Aim of the exercise:
Report each line of the records where "hold" occurs.

++++ Records supplied ++++

What follows belongs to an exercise in optimizing a design on an open flow for small area; a production flow would make more cautious choices. Only simulation tests tie the RTL to the original design; equivalence was not proved.

[flow/run.sh]
#!/bin/bash
# synth_recipe.tcl (not shown) runs the flow's synth.tcl, then flattens the netlist and writes it again
# the make line also repeats each setting of config.mk as NAME=value (left out here)
make -C /OpenROAD-flow-scripts/flow DESIGN_CONFIG=/design/flow/config.mk WORK_HOME=/design/flow/orfs CLKGATE_MAP_FILE= SYNTH_SCRIPT=/design/flow/synth_recipe.tcl finish
[flow/constraint.sdc]
create_clock -name core_clock -period 6.0 [get_ports {clk}]
set_input_delay 1.2000 -clock core_clock [delete_from_list [all_inputs] [get_ports {clk}]]
set_output_delay 1.2000 -clock core_clock [all_outputs]
set_load 0.01 [all_outputs]
[flow/config.mk]
export PLATFORM = sky130hd
export DESIGN_NAME = resample_interp
export DESIGN_NICKNAME = resample_interp
export VERILOG_FILES = /design/flow/design.v
export SDC_FILE = /design/flow/constraint.sdc
export NUM_CORES = 4
export LEC_CHECK = 0
export CAP_MARGIN = 20
export CORE_MARGIN = 2
export CORE_UTILIZATION = 40
export PLACE_DENSITY = 0.6
export SLEW_MARGIN = 20
[flow/design.v]
module resample_interp #(
    parameter int SYM_WIDTH = 1,
    parameter int INT_WIDTH = 1,
    parameter int DEC_WIDTH = 14,
    parameter int MU_WIDTH  = 8,
    parameter int DEPTH     = 8,
    parameter int CNT_WIDTH = 16,
    localparam int DW = SYM_WIDTH + INT_WIDTH + DEC_WIDTH,
    localparam int LW = $clog2(DEPTH) + 1
) (
    input  logic                 clk,
    input  logic                 rst,
    input  logic                 flush,
    input  logic                 in_valid,
    input  logic [DW-1:0]        in_i,
    input  logic [DW-1:0]        in_q,
    input  logic                 mk,
    input  logic [MU_WIDTH-1:0]  mu,
    input  logic                 mode,
    input  logic                 out_ready,
    output logic                 out_valid,
    output logic [DW-1:0]        out_i,
    output logic [DW-1:0]        out_q,
    output logic [LW-1:0]        fifo_level,
    output logic                 overflow,
    output logic [CNT_WIDTH-1:0] sym_cnt
);
    localparam int AW = $clog2(DEPTH);
    localparam int SW = DW + MU_WIDTH;
    logic                 strobe;
    logic                 x_zero;
    logic [DW-1:0]        x_i, x_q;
    logic                 s1_valid, s2_valid, s3_valid;
    logic [DW-1:0]        s1_a_i, s1_a_q;
    logic [MU_WIDTH-1:0]  s1_mu;
    logic [DW-1:0]        s2_y_i, s2_y_q, s3_y_i, s3_y_q;
    logic [DW-1:0]        y_i, y_q;
    logic [DW-1:0]        mem_i [DEPTH];
    logic [DW-1:0]        mem_q [DEPTH];
    logic [AW-1:0]        wr_ptr, rd_ptr;
    logic                 full, pop, wr_ok;
    assign strobe = in_valid && mk;
    always_ff @(posedge clk or posedge rst) begin
        if (rst) begin
            x_zero   <= 1'b1;
            s1_valid <= 1'b0;
            s2_valid <= 1'b0;
            s3_valid <= 1'b0;
        end else if (flush) begin
            x_zero   <= 1'b1;
            s1_valid <= 1'b0;
            s2_valid <= 1'b0;
            s3_valid <= 1'b0;
        end else begin
            if (in_valid) x_zero <= 1'b0;
            s1_valid <= strobe;
            s2_valid <= s1_valid;
            s3_valid <= s2_valid;
        end
    end
    always_ff @(posedge clk) begin
        if (in_valid) begin
            x_i <= in_i;
            x_q <= in_q;
        end
        s1_a_i <= !mode ? in_i : x_zero ? '0 : x_i;
        s1_a_q <= !mode ? in_q : x_zero ? '0 : x_q;
        s1_mu  <= mu;
        s2_y_i <= y_i;
        s2_y_q <= y_q;
        s3_y_i <= s2_y_i;
        s3_y_q <= s2_y_q;
    end
    function automatic logic [DW-1:0] interp(input logic [DW-1:0] a,
                                             input logic [DW-1:0] b,
                                             input logic [MU_WIDTH-1:0] m);
        logic [SW-1:0] acc;
        logic [DW-1:0] ao, bo;
        ao = a ^ (DW'(1) << (DW - 1));
        bo = b ^ (DW'(1) << (DW - 1));
        acc = (SW'(1) << (MU_WIDTH - 1)) + SW'(ao);
        for (int k = 0; k < MU_WIDTH; k++)
            acc = acc + (SW'(m[k] ? bo : ao) << k);
        interp = acc[SW-1:MU_WIDTH] ^ (DW'(1) << (DW - 1));
    endfunction
    assign y_i = interp(s1_a_i, x_i, s1_mu);
    assign y_q = interp(s1_a_q, x_q, s1_mu);
    assign full      = fifo_level == LW'(DEPTH);
    assign out_valid = fifo_level != '0;
    assign pop       = out_valid && out_ready;
    assign wr_ok     = s3_valid && (!full || pop);
    assign out_i     = out_valid ? mem_i[rd_ptr] : '0;
    assign out_q     = out_valid ? mem_q[rd_ptr] : '0;
    always_ff @(posedge clk) begin
        if (wr_ok && !flush) begin
            mem_i[wr_ptr] <= s3_y_i;
            mem_q[wr_ptr] <= s3_y_q;
        end
    end
    always_ff @(posedge clk or posedge rst) begin
        if (rst) begin
            wr_ptr     <= '0;
            rd_ptr     <= '0;
            fifo_level <= '0;
            overflow   <= 1'b0;
            sym_cnt    <= '0;
        end else if (flush) begin
            wr_ptr     <= '0;
            rd_ptr     <= '0;
            fifo_level <= '0;
            overflow   <= 1'b0;
            sym_cnt    <= '0;
        end else begin
            if (wr_ok) begin
                wr_ptr  <= wr_ptr + AW'(1);
                sym_cnt <= sym_cnt + CNT_WIDTH'(1);
            end
            if (pop) begin
                rd_ptr <= rd_ptr + AW'(1);
            end
            case ({wr_ok, pop})
                2'b10:   fifo_level <= fifo_level + LW'(1);
                2'b01:   fifo_level <= fifo_level - LW'(1);
                default: fifo_level <= fifo_level;
            endcase
            if (s3_valid && !wr_ok) begin
                overflow <= 1'b1;
            end
        end
    end
endmodule
==> results of run 1 <==
per-stage QoR:
stage | cells | area (µm²) | setup WS, ns | hold slack [ns]
after floorplan | 1800 | 24900 | 0.532 | 0.310
after global placement | 2673 | 26900 | 0.655 | 0.313
after detailed placement | 2673 | 26900 | 0.618 | 0.312
after CTS | 2752 | 28400 | 0.556 | 0.326
after global routing | 2754 | 28400 | 0.302 | 0.335
final | 2754 | 28400 | 0.577 | 0.325
worst paths after layout:
check / start / end / slack [ns]
setup / recovery: s1_mu[7]$_DFF_P_ / s2_y_q[9]$_DFF_P_ / 0.58
hold / removal: s2_y_q[0]$_DFF_P_ / s3_y_q[0]$_DFF_P_ / 0.32
setup reg to reg: s1_mu[7]$_DFF_P_ / s2_y_q[9]$_DFF_P_ / 0.58
hold reg to reg: s2_y_q[0]$_DFF_P_ / s3_y_q[0]$_DFF_P_ / 0.32
max in group asynchronous: rst / x_zero$_DFFE_PP1P_ / 4.65
min in group asynchronous: rst / sym_cnt[12]$_DFFE_PP0P_ / 1.01
flip-flops by register name, indices dropped and copies added, names as in the netlist, 4 cells and up:
register,cells
s3_y_q,16
s1_a_i,16
x_i,16
s1_mu,8
s2_y_q,16
s1_a_q,16
s2_y_i,16
fifo_level,4
x_q,16
mem_q,128
mem_i,128
sym_cnt,16
s3_y_i,16
cell usage in the layout (no fill, tap or decap), types with 5 or more instances in the layout:
cell type	n
inv_1	227
nor3_1	8
and3_1	8
a21o_1	17
nand2_1	33
dfxtp_1	98
clkbuf_8	7
mux4_2	64
nand4_1	7
or3_1	7
xnor2_1	29
buf_12	5
clkbuf_16	45
o21a_1	5
clkbuf_1	8
o21ai_0	45
dfxtp_2	6
nor2_1	67
nand3_1	20
nand3b_1	32
fa_1	201
dfrtp_1	27
buf_4	29
clkinv_2	8
nand2b_1	5
o21bai_1	5
clkdlybuf4s50_1	98
edfxtp_1	288
mux2_2	99
mux2i_1	184
a21oi_1	37
ha_1	111
nor2b_1	5
xor2_1	22
worst register-to-register path: stages, from the launching register on:
cell,delay [ns]
dfxtp_1,0.35
buf_4,0.43
mux2_2,0.43
fa_1,0.49
fa_1,0.52
inv_1,0.06
fa_1,0.53
inv_1,0.05
fa_1,0.45
fa_1,0.39
ha_1,0.37
a21oi_1,0.16
o21a_1,0.15
nor2b_1,0.14
a21o_1,0.17
nand2_1,0.12
a2111o_1,0.42
o311ai_1,0.10
routing by layer:
layer / part of all wire / routed length (µm) / up-vias / track usage
met5: 0 / 0 / - / 0
met4: 0.015 / 828 / 0 / 0.0372
met3: 0.042 / 2260 / 58 / 0.0271
met2: 0.46 / 24800 / 263 / 0.273
met1: 0.48 / 26000 / 7201 / 0.251
li1: - / - / 6470 / -
cells by family (layout without fill, tap and decap cells):
kind of cell	after synthesis	count (layout)	share of synthesized area
DFF	423	423	0.462
adders and majority gates	312	312	0.217
buffers and inverters	325	442	0.0493
AOI/OAI and AO/OA	133	133	0.0331
muxes	347	347	0.177
xor gates and xnor gates	51	51	0.0179
and+or+nand+nor	209	209	0.0435
layout make-up:
class	instances	area, µm²	share of cell area
sequential	423	11500	0.406
multi-input combinational	1052	12200	0.430
tap	837	1050	0.0369
clock inverter	19	183	0.00643
clock buffer	60	1250	0.0441
inverter	228	856	0.0301
timing repair buffer	135	1320	0.0465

++++

The answer:
stage | cells | area (µm²) | setup WS, ns | hold slack [ns]
hold / removal: s2_y_q[0]$_DFF_P_ / s3_y_q[0]$_DFF_P_ / 0.32
hold reg to reg: s2_y_q[0]$_DFF_P_ / s3_y_q[0]$_DFF_P_ / 0.32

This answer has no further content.